Preferred salts are those that retain the biological effectiveness and properties of (R)-dihydroetorphine and are formed from suitable non-toxic organic or inorganic acids. Acid addition salts are preferred. Representative examples of salts include those derived from inorganic acids such as hydrochloric acid, hydrobromic acid, hydroiodic acid, sulfuric acid, sulfamic acid, phosphoric acid and nitric acid, and those derived from organic acids such as p-toluenesulfonic acid, salicylic acid, methanesulfonic acid, oxalic acid, succinic acid, citric acid, malic acid, lactic acid, fumaric acid and trifluoro acetic acid. The modification of a compound into a salt is a technique well known to chemists to obtain improved physical and chemical stability, hygroscopicity, flowability and solubility of compounds.

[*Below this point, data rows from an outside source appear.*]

===== src/imsq_pkg.sv =====
// Constants, offsets and state codes of the ink maintenance sequencer
package imsq_pkg;

  // ==========================================================
  // Clock and time base
  localparam int unsigned CLK_MHZ = 40;
  localparam int unsigned CLK_HZ = CLK_MHZ * 1_000_000;
  localparam int unsigned TICK_MS = 1;
  localparam int unsigned TICK_CYC = CLK_HZ / 1000 * TICK_MS;
  localparam int unsigned BLK_RATE = 48;
  localparam int unsigned COL_RATE = 36;
  localparam int unsigned BLK_PER_CYC = CLK_HZ / BLK_RATE;
  localparam int unsigned COL_PER_CYC = CLK_HZ / COL_RATE;
  localparam int unsigned PUMP_GAP_NS = 100_000;
  localparam int unsigned PUMP_GAP_CYC = PUMP_GAP_NS * CLK_MHZ / 1000;
  localparam int unsigned SHOT_GAP_NS = 1000;
  localparam int unsigned SHOT_GAP_CYC = SHOT_GAP_NS * CLK_MHZ / 1000;
  localparam int unsigned VIB_GAP_NS = 2000;
  localparam int unsigned VIB_GAP_CYC = VIB_GAP_NS * CLK_MHZ / 1000;

  // ==========================================================
  // Shot counts and drive levels (0.1 V units)
  localparam logic [31:0] SHOTS_POWER = 32'd4000;
  localparam logic [31:0] SHOTS_NF_BLK = 32'd48;
  localparam logic [31:0] SHOTS_NF_COL = 32'd36;
  localparam logic [31:0] SHOTS_CF_BLK = 32'd200;
  localparam logic [31:0] SHOTS_CF_COL = 32'd2000;
  localparam logic [9:0] VOLT_BOOST = 10'd20;
  localparam logic [9:0] VOLT_MAX = 10'd360;
  localparam logic [31:0] PWRFAIL_INK = 32'h0000_0100;

  // ==========================================================
  // Register byte offsets and word indices
  localparam logic [7:0] ADDR_CMD = 8'h00;
  localparam logic [7:0] ADDR_STAT = 8'h04;
  localparam logic [7:0] ADDR_EVT = 8'h08;
  localparam logic [7:0] ADDR_CFG = 8'h20;
  localparam logic [7:0] ADDR_NV = 8'h40;
  localparam int unsigned CFG_N = 7;
  localparam int unsigned NV_N = 13;
  localparam int unsigned CFG_ABS = 0, CFG_FALSE = 1, CFG_MICRO = 2;
  localparam int unsigned CFG_CAPLIM = 3, CFG_WASTELIM = 4;
  localparam int unsigned CFG_VOLT = 5, CFG_CTRL = 6;
  localparam int unsigned NV_PFL = 0, NV_CLT = 1, NV_PRT = 2;
  localparam int unsigned NV_IDL = 3, NV_OFF = 4, NV_CAPB = 5;
  localparam int unsigned NV_CAPC = 6, NV_WASTE = 7, NV_USEK = 8;
  localparam int unsigned NV_USEY = 9, NV_USEM = 10, NV_USEC = 11;
  localparam int unsigned NV_ORD = 12;
  localparam logic [31:0] ORD_RST = 32'h0000_0001;

  // ==========================================================
  // Operation codes, carriage targets, states
  localparam logic [3:0] OP_NONE = 4'h0, OP_WIPE = 4'h1;
  localparam logic [3:0] OP_RUB = 4'h2, OP_ABSORB = 4'h3;
  localparam logic [3:0] OP_FALSE = 4'h4, OP_MICRO = 4'h5;
  localparam logic [3:0] OP_FLPOW = 4'h6, OP_FLNORM = 4'h7;
  localparam logic [3:0] OP_FLCLN = 4'h8, OP_CLNDONE = 4'h9;
  localparam logic [3:0] OP_NVRST = 4'ha;
  localparam logic [1:0] TGT_WIPE = 2'h0, TGT_RUB = 2'h1;
  localparam logic [1:0] TGT_FLUSH = 2'h2;
  typedef enum logic [3:0] {
    ST_IDLE = 4'b0001,
    ST_MOVE = 4'b0010,
    ST_PUMP = 4'b0100,
    ST_FIRE = 4'b1000
  } imsq_st_e;

endpackage


===== src/imsq_top.sv =====
// Ink maintenance sequencer with AHB-Lite register slave
// What this block does
// Wipe moves carriage left to right across the rubber blade half.
// Rub moves carriage right to left across the felt blade half.
// Ink absorb pumps programmed steps, heads capped, air valve closed.
// False absorb pumps programmed steps, capped, valve open, empties caps.
// Micro absorb pumps programmed steps, capped, valve open, expels bubbles.
// Every flush first moves carriage to false-absorb position, then fires.
// Power flush fires 4000 shots at optimum plus boost, capped at maximum.
// Normal flush fires black at 48 per second, color at 36 per second.
// Cleaning flush fires 200 black and 2000 color normal-dot shots.
// Micro vibration pulses only while carriage motor accelerates.
// Periodic flush timer clears on print start or normal flush.
// Auto-clean timer always runs, clears when ink absorb executes.
// Print timer counts cap open to waiting, clears on ink absorb.
// Idle timer counts capped, held after absorb until power-on flush.
// Power-off timer starts at power-off, stops at next ink absorb.
// Cap-ink counters accumulate shots; over limit force false absorb, clear.
// Order counter picks normal, strong, strong-rub cleaning; software overrides.
// Waste counter flags maintenance error over limit; storage reset clears.
// Use counters add cleaning, flushing ink and power-fail amount.
// Use counter clears when its cartridge is removed during exchange.
// Timers and counters are readable and restorable for storage.
// Order counter advances 1 to 2, 2 to 3, 3 back to 1.
// All timers and counters except the order counter saturate instead of wrapping.
// Step counts and limits are loadable configuration registers.
//
// The address map and the AHB-Lite slave port were decided locally.
`timescale 1ns/1ps
`default_nettype none
module imsq_top #(
  parameter int unsigned TICK_CYC = imsq_pkg::TICK_CYC,
  parameter int unsigned BLK_PER = imsq_pkg::BLK_PER_CYC,
  parameter int unsigned COL_PER = imsq_pkg::COL_PER_CYC
) (
  input wire logic hclk,
  input wire logic hresetn,
  input wire logic hsel,
  input wire logic [31:0] haddr,
  input wire logic [1:0] htrans,
  input wire logic hwrite,
  input wire logic [2:0] hsize,
  input wire logic [31:0] hwdata,
  input wire logic hready,
  output logic hreadyout,
  output logic hresp,
  output logic [31:0] hrdata,
  input wire logic cap_closed_pin,
  input wire logic cr_accel_pin,
  input wire logic power_fail_pin,
  input wire logic carriage_done,
  output logic carriage_go,
  output logic carriage_dir_right,
  output logic [1:0] carriage_target,
  output logic pump_step,
  output logic pump_on,
  output logic valve_open,
  output logic fire_black,
  output logic fire_color,
  output logic drive_power,
  output logic [9:0] drive_volt,
  output logic micro_vib,
  output logic busy,
  output logic maint_error
);
  typedef struct packed {
    imsq_pkg::imsq_st_e st;
    logic [3:0] op;
    logic wr_pend;
    logic rd_pend;
    logic [5:0] idx;
    logic [31:0] rdata;
    logic [imsq_pkg::CFG_N-1:0][31:0] cfg;
    logic [imsq_pkg::NV_N-1:0][31:0] nv;
    logic [31:0] tick;
    logic [31:0] gap;
    logic [31:0] btmr;
    logic [31:0] ctmr;
    logic [31:0] left;
    logic [31:0] bleft;
    logic [31:0] cleft;
    logic [31:0] vcnt;
    logic print_run;
    logic idle_hold;
    logic off_run;
    logic cap_q;
    logic pf_q;
    logic refused;
    logic go;
    logic dir;
    logic [1:0] tgt;
    logic pstep;
    logic pon;
    logic valve;
    logic fire_b;
    logic fire_c;
    logic dpow;
    logic [9:0] volt;
    logic vib;
    logic merr;
  } imsq_top_s;
  imsq_top_s r, n;
  logic [2:0] pins_s;
  logic cap_s, accel_s, pf_s;

  // Saturating add for every timer and counter except the order counter
  function automatic logic [31:0] sat_add(input logic [31:0] a,
                                          input logic [31:0] b);
    logic [32:0] s;
    s = {1'b0, a} + {1'b0, b};
    return s[32] ? 32'hffff_ffff : s[31:0];
  endfunction

  // ==========================================================
  // Pin synchronisers
  imsq_sync #(.W(3)) u_sync (
    .hclk(hclk),
    .hresetn(hresetn),
    .pin({power_fail_pin, cr_accel_pin, cap_closed_pin}),
    .level(pins_s)
  );
  assign cap_s = pins_s[0];
  assign accel_s = pins_s[1];
  assign pf_s = pins_s[2];

  // ==========================================================
  // Next-state logic
  always_comb begin
    logic [31:0] ev;
    logic [3:0] sop;
    logic [10:0] boost;
    logic [5:0] ci;
    logic [5:0] ni;
    logic wr_now;
    ev = '0;
    sop = imsq_pkg::OP_NONE;
    boost = '0;
    ci = '0;
    ni = '0;
    wr_now = 1'b0;
    n = r;
    n.go = 1'b0;
    n.pstep = 1'b0;
    n.fire_b = 1'b0;
    n.fire_c = 1'b0;
    n.vib = 1'b0;
    n.cap_q = cap_s;
    n.pf_q = pf_s;
    wr_now = r.wr_pend;
    ci = 6'(r.idx - 6'(imsq_pkg::ADDR_CFG >> 2));
    ni = 6'(r.idx - 6'(imsq_pkg::ADDR_NV >> 2));
    if (wr_now && r.idx == 6'(imsq_pkg::ADDR_EVT >> 2)) ev = hwdata;
    // Status write-one-clears the refused flag before any new set
    if (wr_now && r.idx == 6'(imsq_pkg::ADDR_STAT >> 2) && hwdata[8])
      n.refused = 1'b0;

    // Time base tick and timers
    if (r.tick == '0) begin
      n.tick = TICK_CYC - 1;
      n.nv[imsq_pkg::NV_PFL] = sat_add(r.nv[imsq_pkg::NV_PFL], 32'h1);
      n.nv[imsq_pkg::NV_CLT] = sat_add(r.nv[imsq_pkg::NV_CLT], 32'h1);
      if (r.print_run)
        n.nv[imsq_pkg::NV_PRT] = sat_add(r.nv[imsq_pkg::NV_PRT], 32'h1);
      if (cap_s && !r.idle_hold && r.st == imsq_pkg::ST_IDLE)
        n.nv[imsq_pkg::NV_IDL] = sat_add(r.nv[imsq_pkg::NV_IDL], 32'h1);
      if (r.off_run)
        n.nv[imsq_pkg::NV_OFF] = sat_add(r.nv[imsq_pkg::NV_OFF], 32'h1);
    end else begin
      n.tick = r.tick - 32'h1;
    end

    if (ev[1]) n.print_run = 1'b0;
    // Cap release starts print time and clears idle time
    if (r.cap_q && !cap_s) begin
      n.print_run = 1'b1;
      n.nv[imsq_pkg::NV_IDL] = '0;
    end

    // Software events
    if (ev[0]) n.nv[imsq_pkg::NV_PFL] = '0;
    if (ev[2]) begin
      n.off_run = 1'b1;
      n.nv[imsq_pkg::NV_OFF] = '0;
    end
    if (ev[3]) n.idle_hold = 1'b0;
    if (r.cfg[imsq_pkg::CFG_CTRL][1]) begin
      if (ev[4]) n.nv[imsq_pkg::NV_USEK] = '0;
      if (ev[5]) begin
        n.nv[imsq_pkg::NV_USEY] = '0;
        n.nv[imsq_pkg::NV_USEM] = '0;
        n.nv[imsq_pkg::NV_USEC] = '0;
      end
    end

    // Fixed ink charge when power fails during pumping
    if (pf_s && !r.pf_q && r.st == imsq_pkg::ST_PUMP) begin
      for (int k = imsq_pkg::NV_USEK; k <= imsq_pkg::NV_USEC; k++)
        n.nv[k] = sat_add(r.nv[k], imsq_pkg::PWRFAIL_INK);
    end

    // Operation sequencer
    unique case (r.st)
      imsq_pkg::ST_IDLE: begin
        if (wr_now && r.idx == 6'(imsq_pkg::ADDR_CMD >> 2)) begin
          sop = hwdata[3:0];
        end else if (cap_s && (r.nv[imsq_pkg::NV_CAPB] >
                     r.cfg[imsq_pkg::CFG_CAPLIM] ||
                     r.nv[imsq_pkg::NV_CAPC] >
                     r.cfg[imsq_pkg::CFG_CAPLIM])) begin
          sop = imsq_pkg::OP_FALSE;
          if (r.nv[imsq_pkg::NV_CAPB] > r.cfg[imsq_pkg::CFG_CAPLIM])
            n.nv[imsq_pkg::NV_CAPB] = '0;
          if (r.nv[imsq_pkg::NV_CAPC] > r.cfg[imsq_pkg::CFG_CAPLIM])
            n.nv[imsq_pkg::NV_CAPC] = '0;
        end
        if (sop != imsq_pkg::OP_NONE) n.op = sop;
        n.btmr = '0;
        n.ctmr = '0;
        n.gap = '0;
        if (sop == imsq_pkg::OP_WIPE || sop == imsq_pkg::OP_RUB) begin
          n.go = 1'b1;
          n.dir = (sop == imsq_pkg::OP_WIPE);
          n.tgt = (sop == imsq_pkg::OP_WIPE) ? imsq_pkg::TGT_WIPE
                                             : imsq_pkg::TGT_RUB;
          n.st = imsq_pkg::ST_MOVE;
        end else if (sop == imsq_pkg::OP_ABSORB ||
                     sop == imsq_pkg::OP_FALSE ||
                     sop == imsq_pkg::OP_MICRO) begin
          if (cap_s) begin
            n.left = (sop == imsq_pkg::OP_ABSORB) ?
                     r.cfg[imsq_pkg::CFG_ABS] :
                     (sop == imsq_pkg::OP_FALSE) ?
                     r.cfg[imsq_pkg::CFG_FALSE] :
                     r.cfg[imsq_pkg::CFG_MICRO];
            n.valve = (sop != imsq_pkg::OP_ABSORB);
            n.pon = 1'b1;
            n.st = imsq_pkg::ST_PUMP;
          end else begin
            n.refused = 1'b1;
          end
        end else if (sop == imsq_pkg::OP_FLPOW ||
                     sop == imsq_pkg::OP_FLNORM ||
                     sop == imsq_pkg::OP_FLCLN) begin
          n.go = 1'b1;
          n.tgt = imsq_pkg::TGT_FLUSH;
          n.dir = 1'b0;
          n.st = imsq_pkg::ST_MOVE;
          boost = {1'b0, r.cfg[imsq_pkg::CFG_VOLT][9:0]} +
                  {1'b0, imsq_pkg::VOLT_BOOST};
          n.dpow = (sop == imsq_pkg::OP_FLPOW);
          if (sop == imsq_pkg::OP_FLPOW) begin
            n.volt = (boost > {1'b0, imsq_pkg::VOLT_MAX}) ?
                     imsq_pkg::VOLT_MAX : boost[9:0];
            n.bleft = imsq_pkg::SHOTS_POWER;
            n.cleft = imsq_pkg::SHOTS_POWER;
          end else begin
            n.volt = r.cfg[imsq_pkg::CFG_VOLT][9:0];
            n.bleft = (sop == imsq_pkg::OP_FLNORM) ?
                      imsq_pkg::SHOTS_NF_BLK : imsq_pkg::SHOTS_CF_BLK;
            n.cleft = (sop == imsq_pkg::OP_FLNORM) ?
                      imsq_pkg::SHOTS_NF_COL : imsq_pkg::SHOTS_CF_COL;
          end
        end else if (sop == imsq_pkg::OP_CLNDONE) begin
          n.nv[imsq_pkg::NV_ORD] =
            (r.nv[imsq_pkg::NV_ORD] == 32'h0000_0001) ? 32'h0000_0002 :
            (r.nv[imsq_pkg::NV_ORD] == 32'h0000_0002) ? 32'h0000_0003 :
            32'h0000_0001;
        end else if (sop == imsq_pkg::OP_NVRST) begin
          n.nv[imsq_pkg::NV_WASTE] = '0;
        end
      end
      imsq_pkg::ST_MOVE: begin
        if (carriage_done) begin
          if (r.tgt == imsq_pkg::TGT_FLUSH) n.st = imsq_pkg::ST_FIRE;
          else n.st = imsq_pkg::ST_IDLE;
        end
      end
      imsq_pkg::ST_PUMP: begin
        if (r.gap != '0) begin
          n.gap = r.gap - 32'h1;
        end else if (r.left == '0) begin
          n.pon = 1'b0;
          n.valve = 1'b0;
          n.st = imsq_pkg::ST_IDLE;
          if (r.op == imsq_pkg::OP_ABSORB) begin
            n.nv[imsq_pkg::NV_CLT] = '0;
            n.nv[imsq_pkg::NV_PRT] = '0;
            n.off_run = 1'b0;
            n.idle_hold = 1'b1;
          end
        end else begin
          n.pstep = 1'b1;
          n.left = r.left - 32'h1;
          n.gap = imsq_pkg::PUMP_GAP_CYC - 1;
          n.nv[imsq_pkg::NV_WASTE] =
            sat_add(r.nv[imsq_pkg::NV_WASTE], 32'h1);
          for (int k = imsq_pkg::NV_USEK; k <= imsq_pkg::NV_USEC; k++)
            n.nv[k] = sat_add(n.nv[k], 32'h1);
        end
      end
      imsq_pkg::ST_FIRE: begin
        if (r.bleft != '0) begin
          if (r.btmr == '0) begin
            n.fire_b = 1'b1;
            n.bleft = r.bleft - 32'h1;
            n.btmr = (r.op == imsq_pkg::OP_FLNORM) ? BLK_PER - 1
                     : imsq_pkg::SHOT_GAP_CYC - 1;
            n.nv[imsq_pkg::NV_CAPB] =
              sat_add(r.nv[imsq_pkg::NV_CAPB], 32'h1);
            n.nv[imsq_pkg::NV_USEK] =
              sat_add(n.nv[imsq_pkg::NV_USEK], 32'h1);
          end else begin
            n.btmr = r.btmr - 32'h1;
          end
        end
        if (r.cleft != '0) begin
          if (r.ctmr == '0) begin
            n.fire_c = 1'b1;
            n.cleft = r.cleft - 32'h1;
            n.ctmr = (r.op == imsq_pkg::OP_FLNORM) ? COL_PER - 1
                     : imsq_pkg::SHOT_GAP_CYC - 1;
            n.nv[imsq_pkg::NV_CAPC] =
              sat_add(r.nv[imsq_pkg::NV_CAPC], 32'h1);
            for (int k = imsq_pkg::NV_USEY; k <= imsq_pkg::NV_USEC; k++)
              n.nv[k] = sat_add(n.nv[k], 32'h1);
          end else begin
            n.ctmr = r.ctmr - 32'h1;
          end
        end
        if (r.bleft == '0 && r.cleft == '0) begin
          n.st = imsq_pkg::ST_IDLE;
          n.dpow = 1'b0;
          if (r.op == imsq_pkg::OP_FLNORM)
            n.nv[imsq_pkg::NV_PFL] = '0;
        end
      end
      default: n.st = imsq_pkg::ST_IDLE;
    endcase

    // Micro vibration only during carriage acceleration
    if (r.cfg[imsq_pkg::CFG_CTRL][0] && accel_s &&
        r.st == imsq_pkg::ST_IDLE) begin
      if (r.vcnt == '0) begin
        n.vib = 1'b1;
        n.vcnt = imsq_pkg::VIB_GAP_CYC - 1;
      end else begin
        n.vcnt = r.vcnt - 32'h1;
      end
    end else begin
      n.vcnt = '0;
    end

    // Register writes: configuration and storage restore
    if (wr_now && ci < 6'(imsq_pkg::CFG_N)) n.cfg[ci] = hwdata;
    if (wr_now && ni < 6'(imsq_pkg::NV_N)) n.nv[ni] = hwdata;
    n.merr = (n.nv[imsq_pkg::NV_WASTE] >
              r.cfg[imsq_pkg::CFG_WASTELIM]);

    // AHB-Lite address phase capture and read data
    n.wr_pend = 1'b0;
    n.rd_pend = 1'b0;
    if (r.rd_pend) begin
      n.rdata = '0;
      if (r.idx == 6'(imsq_pkg::ADDR_CMD >> 2))
        n.rdata = {28'h000_0000, r.op};
      else if (r.idx == 6'(imsq_pkg::ADDR_STAT >> 2))
        n.rdata = {22'h00_0000, r.merr, r.refused, 4'h0, r.st};
      else if (ci < 6'(imsq_pkg::CFG_N))
        n.rdata = r.cfg[ci];
      else if (ni < 6'(imsq_pkg::NV_N))
        n.rdata = r.nv[ni];
    end else if (hsel && htrans[1] && hready) begin
      n.wr_pend = hwrite;
      n.rd_pend = !hwrite;
      n.idx = haddr[7:2];
    end
  end

  // ==========================================================
  // State register
  always_ff @(posedge hclk or negedge hresetn) begin
    if (!hresetn) begin
      r <= '0;
      r.st <= imsq_pkg::ST_IDLE;
      r.nv[imsq_pkg::NV_ORD] <= imsq_pkg::ORD_RST;
    end else begin
      r <= n;
    end
  end

  // Outputs
  assign hreadyout = !r.rd_pend;
  assign hresp = 1'b0;
  assign hrdata = r.rdata;
  assign carriage_go = r.go;
  assign carriage_dir_right = r.dir;
  assign carriage_target = r.tgt;
  assign pump_step = r.pstep;
  assign pump_on = r.pon;
  assign valve_open = r.valve;
  assign fire_black = r.fire_b;
  assign fire_color = r.fire_c;
  assign drive_power = r.dpow;
  assign drive_volt = r.volt;
  assign micro_vib = r.vib;
  assign busy = (r.st != imsq_pkg::ST_IDLE);
  assign maint_error = r.merr;
endmodule // imsq_top
`default_nettype wire


===== src/imsq_sync.sv =====
// Three-stage pin synchroniser with agreement filter
`timescale 1ns/1ps
`default_nettype none
module imsq_sync #(
  parameter int unsigned W = 3
) (
  input wire logic hclk,
  input wire logic hresetn,
  input wire logic [W-1:0] pin,
  output logic [W-1:0] level
);
  typedef struct packed {
    logic [W-1:0] s1;
    logic [W-1:0] s2;
    logic [W-1:0] s3;
    logic [W-1:0] lv;
  } imsq_sync_s;
  imsq_sync_s r, n;

  // ==========================================================
  // Accept a change once stages two and three agree
  always_comb begin
    n = r;
    n.s1 = pin;
    n.s2 = r.s1;
    n.s3 = r.s2;
    for (int i = 0; i < W; i++) begin
      if (r.s2[i] == r.s3[i]) n.lv[i] = r.s3[i];
    end
  end

  // State register
  always_ff @(posedge hclk or negedge hresetn) begin
    if (!hresetn) r <= '0;
    else r <= n;
  end

  assign level = r.lv;
endmodule // imsq_sync
`default_nettype wire


===== config.mk =====
export PLATFORM = sky130hd
export DESIGN_NAME = imsq_top
export DESIGN_NICKNAME = d
export VERILOG_FILES = /design/src/imsq_pkg.sv /design/src/imsq_top.sv /design/src/imsq_sync.sv
export SDC_FILE = /design/constraint.sdc
export NUM_CORES = 2
export LEC_CHECK = 0
export ABC_AREA = 0
export BUFFER_PORTS_ARGS = -buffer_cell sky130_fd_sc_hd__buf_2
export CAP_MARGIN = 20
export CORE_MARGIN = 2
export CORE_UTILIZATION = 44
export DETAILED_ROUTE_END_ITERATION = 7
export PLACE_DENSITY_LB_ADDON = 0.1
export SYNTH_ARGS = -nofsm -noshare
export SYNTH_HDL_FRONTEND = slang
export SYNTH_SLANG_ARGS = --single-unit

===== constraint.sdc =====
create_clock -name hclk -period 9.9 [get_ports hclk]
set_clock_uncertainty 0.2 [all_clocks]
set_input_delay 0.495 -clock hclk [delete_from_list [all_inputs] [get_ports hclk]]
set_output_delay 0.495 -clock hclk [all_outputs]
set_load 0.005 [all_outputs]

Particularly preferably the drug-containing layer comprises (R)-dihydroetorphine in the form of free base.

The drug-containing layer of the transdermal system (e.g. patch) of the present invention may comprise (R)-dihydroetorphine, or a salt, or a hydrate thereof, as the sole active ingredient. Alternatively (R)-dihydroetorphine, or a salt, or a hydrate thereof, may be present in combination with another active ingredient. More preferably, however, (R)-dihydroetorphine, or a salt, or a hydrate thereof, is the sole active ingredient present in the drug-containing layer. Still more preferably (R)-dihydroetorphine, or a salt, or a hydrate thereof, is the sole active ingredient present in the system (e.g. patch). Particularly preferably the patch does not comprise an adverse agent.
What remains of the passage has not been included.